** Material provided follows **
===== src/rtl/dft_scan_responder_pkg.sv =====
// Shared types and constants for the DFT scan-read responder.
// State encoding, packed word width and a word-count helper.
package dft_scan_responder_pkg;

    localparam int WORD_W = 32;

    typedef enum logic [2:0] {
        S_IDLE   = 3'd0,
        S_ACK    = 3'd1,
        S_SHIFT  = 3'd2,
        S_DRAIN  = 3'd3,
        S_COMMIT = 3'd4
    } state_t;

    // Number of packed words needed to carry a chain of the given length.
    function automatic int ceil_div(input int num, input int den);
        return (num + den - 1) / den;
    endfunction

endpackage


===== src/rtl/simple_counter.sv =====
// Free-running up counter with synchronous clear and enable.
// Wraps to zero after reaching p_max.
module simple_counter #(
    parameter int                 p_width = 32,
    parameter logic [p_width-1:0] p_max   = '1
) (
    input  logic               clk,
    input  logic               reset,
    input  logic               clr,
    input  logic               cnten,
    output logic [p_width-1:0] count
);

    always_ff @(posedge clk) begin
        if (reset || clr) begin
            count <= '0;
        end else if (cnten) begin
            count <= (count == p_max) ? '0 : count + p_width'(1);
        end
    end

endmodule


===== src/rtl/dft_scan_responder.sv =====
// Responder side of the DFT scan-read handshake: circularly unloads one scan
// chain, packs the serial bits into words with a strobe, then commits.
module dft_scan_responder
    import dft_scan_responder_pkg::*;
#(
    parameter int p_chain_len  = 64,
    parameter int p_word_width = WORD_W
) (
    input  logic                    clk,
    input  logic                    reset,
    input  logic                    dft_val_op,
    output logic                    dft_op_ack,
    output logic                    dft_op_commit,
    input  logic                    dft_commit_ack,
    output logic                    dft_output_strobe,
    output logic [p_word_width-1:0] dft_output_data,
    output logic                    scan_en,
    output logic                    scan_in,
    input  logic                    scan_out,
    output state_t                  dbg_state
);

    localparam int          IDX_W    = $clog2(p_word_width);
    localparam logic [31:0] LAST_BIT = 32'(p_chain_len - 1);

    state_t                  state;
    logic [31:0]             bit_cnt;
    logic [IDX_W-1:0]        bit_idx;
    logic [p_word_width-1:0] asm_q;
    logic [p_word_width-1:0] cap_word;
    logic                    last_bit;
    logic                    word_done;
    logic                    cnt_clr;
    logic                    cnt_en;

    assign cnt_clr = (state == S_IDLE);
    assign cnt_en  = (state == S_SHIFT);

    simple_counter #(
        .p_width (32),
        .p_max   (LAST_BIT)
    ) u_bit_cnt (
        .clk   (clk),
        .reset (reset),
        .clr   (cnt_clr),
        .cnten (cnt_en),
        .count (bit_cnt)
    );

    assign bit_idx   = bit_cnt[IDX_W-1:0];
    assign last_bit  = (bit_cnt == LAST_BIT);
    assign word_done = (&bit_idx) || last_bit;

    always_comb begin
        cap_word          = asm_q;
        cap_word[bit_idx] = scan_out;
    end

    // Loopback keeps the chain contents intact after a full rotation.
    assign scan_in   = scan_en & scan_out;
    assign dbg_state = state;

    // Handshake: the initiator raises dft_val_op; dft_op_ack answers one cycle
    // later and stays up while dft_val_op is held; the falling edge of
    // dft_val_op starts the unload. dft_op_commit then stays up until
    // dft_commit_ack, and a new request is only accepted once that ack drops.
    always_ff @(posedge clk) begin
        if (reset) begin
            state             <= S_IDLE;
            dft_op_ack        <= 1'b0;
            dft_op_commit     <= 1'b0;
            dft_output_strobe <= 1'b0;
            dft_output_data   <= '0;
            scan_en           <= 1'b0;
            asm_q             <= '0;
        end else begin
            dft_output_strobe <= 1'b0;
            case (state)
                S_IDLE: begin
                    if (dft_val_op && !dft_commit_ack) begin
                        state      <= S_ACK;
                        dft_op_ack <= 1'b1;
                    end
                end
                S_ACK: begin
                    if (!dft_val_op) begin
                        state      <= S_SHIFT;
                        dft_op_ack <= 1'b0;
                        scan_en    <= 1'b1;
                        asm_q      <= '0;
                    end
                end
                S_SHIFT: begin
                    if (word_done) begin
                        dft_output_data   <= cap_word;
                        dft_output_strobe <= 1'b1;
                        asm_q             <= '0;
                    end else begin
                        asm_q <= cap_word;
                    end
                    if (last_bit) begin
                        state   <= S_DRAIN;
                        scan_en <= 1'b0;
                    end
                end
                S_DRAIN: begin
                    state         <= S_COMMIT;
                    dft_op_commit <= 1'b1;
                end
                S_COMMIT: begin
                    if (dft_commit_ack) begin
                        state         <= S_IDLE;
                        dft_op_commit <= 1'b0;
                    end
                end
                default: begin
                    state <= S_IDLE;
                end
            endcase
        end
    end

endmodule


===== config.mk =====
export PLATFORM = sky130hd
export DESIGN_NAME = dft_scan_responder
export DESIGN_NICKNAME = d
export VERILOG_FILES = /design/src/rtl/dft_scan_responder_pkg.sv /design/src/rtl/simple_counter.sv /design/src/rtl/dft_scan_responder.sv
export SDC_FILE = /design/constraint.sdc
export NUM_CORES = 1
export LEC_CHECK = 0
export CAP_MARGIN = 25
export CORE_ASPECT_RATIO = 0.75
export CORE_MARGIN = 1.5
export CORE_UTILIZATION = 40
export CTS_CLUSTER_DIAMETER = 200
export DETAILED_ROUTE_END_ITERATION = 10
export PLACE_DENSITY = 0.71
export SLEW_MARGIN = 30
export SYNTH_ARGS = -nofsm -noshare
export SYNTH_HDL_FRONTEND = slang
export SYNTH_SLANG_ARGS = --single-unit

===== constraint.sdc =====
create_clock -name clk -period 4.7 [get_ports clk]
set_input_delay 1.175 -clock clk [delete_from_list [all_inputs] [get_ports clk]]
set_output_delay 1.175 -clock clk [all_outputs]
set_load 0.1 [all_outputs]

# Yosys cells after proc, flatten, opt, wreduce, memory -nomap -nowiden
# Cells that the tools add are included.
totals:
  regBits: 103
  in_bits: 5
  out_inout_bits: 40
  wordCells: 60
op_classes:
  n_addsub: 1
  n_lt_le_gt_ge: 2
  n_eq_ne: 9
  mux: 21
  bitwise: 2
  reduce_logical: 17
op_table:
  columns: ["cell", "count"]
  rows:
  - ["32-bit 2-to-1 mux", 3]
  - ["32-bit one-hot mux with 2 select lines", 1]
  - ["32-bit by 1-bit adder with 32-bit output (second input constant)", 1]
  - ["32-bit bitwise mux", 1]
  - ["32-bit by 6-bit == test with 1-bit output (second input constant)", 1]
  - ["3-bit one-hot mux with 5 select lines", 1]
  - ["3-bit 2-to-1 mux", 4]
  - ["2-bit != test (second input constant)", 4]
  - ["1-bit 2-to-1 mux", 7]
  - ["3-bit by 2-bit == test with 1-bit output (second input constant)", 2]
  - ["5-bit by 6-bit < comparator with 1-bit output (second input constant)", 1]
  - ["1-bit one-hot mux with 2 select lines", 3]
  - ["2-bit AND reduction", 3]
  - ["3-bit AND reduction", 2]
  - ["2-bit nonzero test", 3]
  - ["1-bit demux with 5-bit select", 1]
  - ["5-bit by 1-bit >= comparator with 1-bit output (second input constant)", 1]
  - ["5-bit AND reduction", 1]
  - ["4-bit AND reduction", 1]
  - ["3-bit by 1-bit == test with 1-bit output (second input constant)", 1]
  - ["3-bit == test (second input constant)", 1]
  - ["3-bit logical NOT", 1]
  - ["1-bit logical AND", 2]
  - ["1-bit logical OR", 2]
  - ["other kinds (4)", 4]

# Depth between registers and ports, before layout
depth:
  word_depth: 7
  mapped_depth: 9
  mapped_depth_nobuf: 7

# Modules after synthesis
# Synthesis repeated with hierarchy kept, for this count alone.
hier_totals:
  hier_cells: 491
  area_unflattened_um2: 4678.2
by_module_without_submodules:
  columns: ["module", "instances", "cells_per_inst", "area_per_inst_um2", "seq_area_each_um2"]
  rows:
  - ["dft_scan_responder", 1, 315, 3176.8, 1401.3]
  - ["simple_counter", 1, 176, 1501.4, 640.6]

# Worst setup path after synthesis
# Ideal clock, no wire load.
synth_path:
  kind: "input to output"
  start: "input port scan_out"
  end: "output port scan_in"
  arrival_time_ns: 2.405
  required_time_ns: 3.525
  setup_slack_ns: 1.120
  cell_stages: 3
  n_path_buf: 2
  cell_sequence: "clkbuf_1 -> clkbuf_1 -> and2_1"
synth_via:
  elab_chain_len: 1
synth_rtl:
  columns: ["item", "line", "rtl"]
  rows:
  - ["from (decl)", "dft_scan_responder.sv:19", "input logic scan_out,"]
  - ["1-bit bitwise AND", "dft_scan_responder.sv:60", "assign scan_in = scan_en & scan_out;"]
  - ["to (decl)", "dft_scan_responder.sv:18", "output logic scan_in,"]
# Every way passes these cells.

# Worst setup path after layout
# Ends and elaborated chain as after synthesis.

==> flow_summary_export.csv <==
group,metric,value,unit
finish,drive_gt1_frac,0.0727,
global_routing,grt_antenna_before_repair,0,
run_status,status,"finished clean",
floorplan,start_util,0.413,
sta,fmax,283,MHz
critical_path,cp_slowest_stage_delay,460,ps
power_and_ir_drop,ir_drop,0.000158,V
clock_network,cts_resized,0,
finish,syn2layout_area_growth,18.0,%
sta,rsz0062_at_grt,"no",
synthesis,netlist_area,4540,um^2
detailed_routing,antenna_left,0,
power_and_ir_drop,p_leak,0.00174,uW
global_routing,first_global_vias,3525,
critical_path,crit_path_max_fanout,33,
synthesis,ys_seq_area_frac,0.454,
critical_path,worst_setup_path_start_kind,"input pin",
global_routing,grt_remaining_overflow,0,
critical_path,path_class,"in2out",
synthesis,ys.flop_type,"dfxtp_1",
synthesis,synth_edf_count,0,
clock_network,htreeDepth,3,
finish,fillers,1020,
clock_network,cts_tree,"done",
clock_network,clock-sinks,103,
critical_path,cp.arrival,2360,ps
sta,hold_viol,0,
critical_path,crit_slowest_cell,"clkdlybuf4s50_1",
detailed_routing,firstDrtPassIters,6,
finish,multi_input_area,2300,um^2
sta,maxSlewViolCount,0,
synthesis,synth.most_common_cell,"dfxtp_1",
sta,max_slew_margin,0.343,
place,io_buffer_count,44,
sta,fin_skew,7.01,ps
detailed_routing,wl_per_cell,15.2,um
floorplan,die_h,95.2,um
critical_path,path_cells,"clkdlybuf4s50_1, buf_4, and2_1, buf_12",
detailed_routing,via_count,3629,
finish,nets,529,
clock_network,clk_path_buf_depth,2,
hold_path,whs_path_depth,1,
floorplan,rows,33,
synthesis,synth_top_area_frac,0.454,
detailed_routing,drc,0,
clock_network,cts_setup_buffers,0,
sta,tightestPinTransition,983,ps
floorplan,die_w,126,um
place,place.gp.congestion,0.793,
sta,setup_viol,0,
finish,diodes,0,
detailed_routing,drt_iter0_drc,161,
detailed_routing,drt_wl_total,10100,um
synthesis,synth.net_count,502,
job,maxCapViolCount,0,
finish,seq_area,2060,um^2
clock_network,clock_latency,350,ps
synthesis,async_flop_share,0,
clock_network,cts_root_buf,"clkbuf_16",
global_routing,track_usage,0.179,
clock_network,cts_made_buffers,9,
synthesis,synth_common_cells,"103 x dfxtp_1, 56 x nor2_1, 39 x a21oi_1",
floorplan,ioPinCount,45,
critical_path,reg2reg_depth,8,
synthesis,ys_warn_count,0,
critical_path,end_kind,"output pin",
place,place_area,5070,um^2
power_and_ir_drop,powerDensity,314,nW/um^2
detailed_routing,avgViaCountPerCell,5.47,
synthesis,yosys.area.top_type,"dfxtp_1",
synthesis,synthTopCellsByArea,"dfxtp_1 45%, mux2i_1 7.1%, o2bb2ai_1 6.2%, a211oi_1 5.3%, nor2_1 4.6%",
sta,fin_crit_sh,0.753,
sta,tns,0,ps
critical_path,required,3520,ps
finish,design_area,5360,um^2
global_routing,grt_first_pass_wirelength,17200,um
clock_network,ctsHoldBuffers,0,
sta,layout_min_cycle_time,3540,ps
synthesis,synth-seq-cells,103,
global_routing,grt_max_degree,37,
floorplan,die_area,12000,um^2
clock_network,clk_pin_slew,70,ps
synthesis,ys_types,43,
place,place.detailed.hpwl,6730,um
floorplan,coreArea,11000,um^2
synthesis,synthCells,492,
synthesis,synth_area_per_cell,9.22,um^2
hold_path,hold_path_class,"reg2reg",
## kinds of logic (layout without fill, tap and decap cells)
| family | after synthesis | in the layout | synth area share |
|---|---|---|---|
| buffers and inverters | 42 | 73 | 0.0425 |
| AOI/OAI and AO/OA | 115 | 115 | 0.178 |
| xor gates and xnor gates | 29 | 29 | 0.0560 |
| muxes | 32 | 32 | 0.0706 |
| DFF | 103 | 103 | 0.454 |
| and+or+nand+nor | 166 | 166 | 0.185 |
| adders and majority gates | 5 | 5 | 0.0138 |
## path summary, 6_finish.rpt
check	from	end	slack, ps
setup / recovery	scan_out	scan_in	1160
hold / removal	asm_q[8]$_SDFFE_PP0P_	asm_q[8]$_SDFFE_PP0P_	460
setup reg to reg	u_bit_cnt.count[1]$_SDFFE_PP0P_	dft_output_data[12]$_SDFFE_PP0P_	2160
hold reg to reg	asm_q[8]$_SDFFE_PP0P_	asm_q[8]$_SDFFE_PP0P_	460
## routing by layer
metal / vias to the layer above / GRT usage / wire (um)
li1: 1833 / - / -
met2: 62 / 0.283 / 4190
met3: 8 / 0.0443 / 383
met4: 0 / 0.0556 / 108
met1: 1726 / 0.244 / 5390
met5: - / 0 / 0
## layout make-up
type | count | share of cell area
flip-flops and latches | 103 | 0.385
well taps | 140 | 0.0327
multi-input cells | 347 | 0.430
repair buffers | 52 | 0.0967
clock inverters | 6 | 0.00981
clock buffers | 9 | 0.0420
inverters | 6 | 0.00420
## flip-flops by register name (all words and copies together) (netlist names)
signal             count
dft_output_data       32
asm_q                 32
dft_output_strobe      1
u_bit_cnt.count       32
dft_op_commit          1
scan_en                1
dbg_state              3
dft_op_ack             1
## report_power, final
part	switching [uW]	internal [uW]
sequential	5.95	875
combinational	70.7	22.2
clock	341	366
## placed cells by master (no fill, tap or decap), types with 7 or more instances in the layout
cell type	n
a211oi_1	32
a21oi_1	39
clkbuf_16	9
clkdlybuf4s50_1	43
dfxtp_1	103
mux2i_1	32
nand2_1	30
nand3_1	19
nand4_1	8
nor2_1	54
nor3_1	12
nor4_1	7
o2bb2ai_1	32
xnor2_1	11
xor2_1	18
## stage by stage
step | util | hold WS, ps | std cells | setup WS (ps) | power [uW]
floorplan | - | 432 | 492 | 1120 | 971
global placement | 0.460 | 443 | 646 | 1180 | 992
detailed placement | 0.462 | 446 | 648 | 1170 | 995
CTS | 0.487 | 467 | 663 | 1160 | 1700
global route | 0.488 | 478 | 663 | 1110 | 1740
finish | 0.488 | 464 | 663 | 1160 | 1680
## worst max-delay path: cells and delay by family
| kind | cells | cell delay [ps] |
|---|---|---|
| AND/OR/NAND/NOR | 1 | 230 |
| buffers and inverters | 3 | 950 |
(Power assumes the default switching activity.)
** End of Material provided **
** Material provided follows **
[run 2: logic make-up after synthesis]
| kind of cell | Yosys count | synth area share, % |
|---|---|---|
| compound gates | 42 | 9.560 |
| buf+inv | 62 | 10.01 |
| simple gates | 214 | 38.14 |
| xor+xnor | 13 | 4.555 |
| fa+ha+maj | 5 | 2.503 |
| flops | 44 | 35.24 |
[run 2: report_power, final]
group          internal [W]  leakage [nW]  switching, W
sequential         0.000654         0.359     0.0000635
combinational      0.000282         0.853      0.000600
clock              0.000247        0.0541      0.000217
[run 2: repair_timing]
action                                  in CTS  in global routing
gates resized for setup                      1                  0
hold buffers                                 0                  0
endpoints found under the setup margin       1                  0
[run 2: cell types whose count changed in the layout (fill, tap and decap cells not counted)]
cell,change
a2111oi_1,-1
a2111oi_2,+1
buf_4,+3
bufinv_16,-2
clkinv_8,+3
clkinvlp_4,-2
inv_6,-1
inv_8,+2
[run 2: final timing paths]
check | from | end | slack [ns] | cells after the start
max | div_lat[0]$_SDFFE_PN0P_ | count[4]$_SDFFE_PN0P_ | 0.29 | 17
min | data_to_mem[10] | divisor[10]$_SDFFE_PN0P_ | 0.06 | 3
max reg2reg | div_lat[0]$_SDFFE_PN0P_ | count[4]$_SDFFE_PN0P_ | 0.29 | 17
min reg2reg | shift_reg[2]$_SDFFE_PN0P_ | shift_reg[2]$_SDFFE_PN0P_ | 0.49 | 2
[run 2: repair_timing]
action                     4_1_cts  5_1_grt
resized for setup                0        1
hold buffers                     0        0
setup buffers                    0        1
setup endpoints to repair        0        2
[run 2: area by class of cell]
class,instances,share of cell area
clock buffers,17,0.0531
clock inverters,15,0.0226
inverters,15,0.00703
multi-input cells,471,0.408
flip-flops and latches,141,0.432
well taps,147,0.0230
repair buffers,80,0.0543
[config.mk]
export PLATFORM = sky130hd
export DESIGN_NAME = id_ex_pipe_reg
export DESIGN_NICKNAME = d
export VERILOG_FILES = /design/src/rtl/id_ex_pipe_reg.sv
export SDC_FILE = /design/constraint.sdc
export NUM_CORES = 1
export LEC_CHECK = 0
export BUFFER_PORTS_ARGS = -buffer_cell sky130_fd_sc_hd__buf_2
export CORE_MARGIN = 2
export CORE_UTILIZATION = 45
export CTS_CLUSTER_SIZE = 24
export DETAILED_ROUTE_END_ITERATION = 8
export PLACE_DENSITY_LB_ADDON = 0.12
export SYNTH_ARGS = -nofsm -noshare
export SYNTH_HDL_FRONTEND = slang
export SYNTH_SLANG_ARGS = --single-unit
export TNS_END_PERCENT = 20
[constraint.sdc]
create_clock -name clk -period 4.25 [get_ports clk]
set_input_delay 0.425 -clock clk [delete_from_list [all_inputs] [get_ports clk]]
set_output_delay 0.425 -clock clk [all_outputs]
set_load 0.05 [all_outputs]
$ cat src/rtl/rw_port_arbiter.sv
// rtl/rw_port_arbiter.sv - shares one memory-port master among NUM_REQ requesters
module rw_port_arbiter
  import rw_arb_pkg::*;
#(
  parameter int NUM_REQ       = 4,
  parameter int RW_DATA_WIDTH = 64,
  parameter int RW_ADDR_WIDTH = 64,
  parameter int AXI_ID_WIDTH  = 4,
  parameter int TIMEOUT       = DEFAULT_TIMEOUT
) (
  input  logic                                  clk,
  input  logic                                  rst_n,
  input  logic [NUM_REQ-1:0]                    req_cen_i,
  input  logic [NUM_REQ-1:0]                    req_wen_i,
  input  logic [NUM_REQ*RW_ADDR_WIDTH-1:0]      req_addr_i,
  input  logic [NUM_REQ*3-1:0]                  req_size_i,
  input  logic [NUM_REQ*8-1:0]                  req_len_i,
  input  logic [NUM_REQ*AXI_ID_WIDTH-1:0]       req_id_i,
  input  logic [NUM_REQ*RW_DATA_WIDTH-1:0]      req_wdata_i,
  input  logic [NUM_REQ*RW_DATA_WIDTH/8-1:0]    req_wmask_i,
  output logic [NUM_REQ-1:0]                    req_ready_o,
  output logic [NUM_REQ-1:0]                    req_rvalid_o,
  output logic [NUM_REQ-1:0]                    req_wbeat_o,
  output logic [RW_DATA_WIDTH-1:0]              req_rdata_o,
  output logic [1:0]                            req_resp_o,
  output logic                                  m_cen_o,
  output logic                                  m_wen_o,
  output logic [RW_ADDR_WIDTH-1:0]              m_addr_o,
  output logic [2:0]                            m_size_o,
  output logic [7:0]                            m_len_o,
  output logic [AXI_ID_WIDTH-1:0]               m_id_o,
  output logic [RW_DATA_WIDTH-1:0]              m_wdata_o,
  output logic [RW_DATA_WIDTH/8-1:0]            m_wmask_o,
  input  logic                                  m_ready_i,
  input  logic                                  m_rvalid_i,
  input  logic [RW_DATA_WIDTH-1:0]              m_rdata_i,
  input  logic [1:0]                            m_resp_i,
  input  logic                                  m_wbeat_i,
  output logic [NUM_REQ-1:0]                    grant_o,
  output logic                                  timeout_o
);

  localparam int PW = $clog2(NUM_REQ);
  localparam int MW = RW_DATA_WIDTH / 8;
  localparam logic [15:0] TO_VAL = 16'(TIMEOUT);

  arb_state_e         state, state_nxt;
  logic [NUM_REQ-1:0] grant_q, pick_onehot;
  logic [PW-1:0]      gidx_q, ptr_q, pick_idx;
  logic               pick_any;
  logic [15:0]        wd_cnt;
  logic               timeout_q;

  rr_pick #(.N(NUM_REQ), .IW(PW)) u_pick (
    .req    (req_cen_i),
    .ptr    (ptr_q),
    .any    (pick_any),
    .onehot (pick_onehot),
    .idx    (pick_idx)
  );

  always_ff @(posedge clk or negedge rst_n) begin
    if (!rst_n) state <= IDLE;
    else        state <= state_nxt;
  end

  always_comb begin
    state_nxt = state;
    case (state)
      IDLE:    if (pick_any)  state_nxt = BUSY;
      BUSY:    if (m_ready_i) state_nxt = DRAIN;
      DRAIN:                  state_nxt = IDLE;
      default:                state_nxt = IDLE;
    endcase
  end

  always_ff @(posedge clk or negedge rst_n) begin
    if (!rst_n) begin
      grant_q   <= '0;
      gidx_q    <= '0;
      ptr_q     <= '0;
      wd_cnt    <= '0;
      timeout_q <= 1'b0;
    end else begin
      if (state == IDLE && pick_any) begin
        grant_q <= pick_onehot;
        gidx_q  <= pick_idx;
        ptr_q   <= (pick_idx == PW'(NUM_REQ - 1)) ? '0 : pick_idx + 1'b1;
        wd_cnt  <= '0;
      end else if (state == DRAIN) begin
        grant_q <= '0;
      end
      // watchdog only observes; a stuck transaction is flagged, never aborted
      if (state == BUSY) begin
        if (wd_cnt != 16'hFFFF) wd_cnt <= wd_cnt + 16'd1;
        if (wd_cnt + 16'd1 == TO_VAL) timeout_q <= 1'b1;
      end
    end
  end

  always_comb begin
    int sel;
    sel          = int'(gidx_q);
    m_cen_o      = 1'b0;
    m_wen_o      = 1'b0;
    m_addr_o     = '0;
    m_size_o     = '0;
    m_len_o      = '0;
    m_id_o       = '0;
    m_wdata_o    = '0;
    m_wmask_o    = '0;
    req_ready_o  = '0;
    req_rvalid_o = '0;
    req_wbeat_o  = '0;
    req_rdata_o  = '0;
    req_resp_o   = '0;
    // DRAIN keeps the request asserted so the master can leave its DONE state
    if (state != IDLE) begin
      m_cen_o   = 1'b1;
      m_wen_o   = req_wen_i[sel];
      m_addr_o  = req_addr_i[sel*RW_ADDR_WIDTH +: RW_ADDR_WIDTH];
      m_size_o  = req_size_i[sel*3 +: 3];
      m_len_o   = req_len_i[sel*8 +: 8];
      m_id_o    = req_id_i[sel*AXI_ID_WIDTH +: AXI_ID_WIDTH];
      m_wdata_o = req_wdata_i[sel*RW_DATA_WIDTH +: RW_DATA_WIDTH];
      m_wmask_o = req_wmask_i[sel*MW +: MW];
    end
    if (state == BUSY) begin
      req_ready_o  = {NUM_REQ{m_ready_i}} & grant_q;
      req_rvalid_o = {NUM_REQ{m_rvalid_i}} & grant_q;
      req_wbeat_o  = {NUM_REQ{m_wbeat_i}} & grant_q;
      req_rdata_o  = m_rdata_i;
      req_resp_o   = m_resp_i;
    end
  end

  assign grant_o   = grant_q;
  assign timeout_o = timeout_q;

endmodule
** End of Material provided **
Nothing but the lines above from the one containing "check | from" through the one containing "well taps,147,0.0230" should appear in the answer, each repeated exactly.

check | from | end | slack [ns] | cells after the start
max | div_lat[0]$_SDFFE_PN0P_ | count[4]$_SDFFE_PN0P_ | 0.29 | 17
min | data_to_mem[10] | divisor[10]$_SDFFE_PN0P_ | 0.06 | 3
max reg2reg | div_lat[0]$_SDFFE_PN0P_ | count[4]$_SDFFE_PN0P_ | 0.29 | 17
min reg2reg | shift_reg[2]$_SDFFE_PN0P_ | shift_reg[2]$_SDFFE_PN0P_ | 0.49 | 2
[run 2: repair_timing]
action                     4_1_cts  5_1_grt
resized for setup                0        1
hold buffers                     0        0
setup buffers                    0        1
setup endpoints to repair        0        2
[run 2: area by class of cell]
class,instances,share of cell area
clock buffers,17,0.0531
clock inverters,15,0.0226
inverters,15,0.00703
multi-input cells,471,0.408
flip-flops and latches,141,0.432
well taps,147,0.0230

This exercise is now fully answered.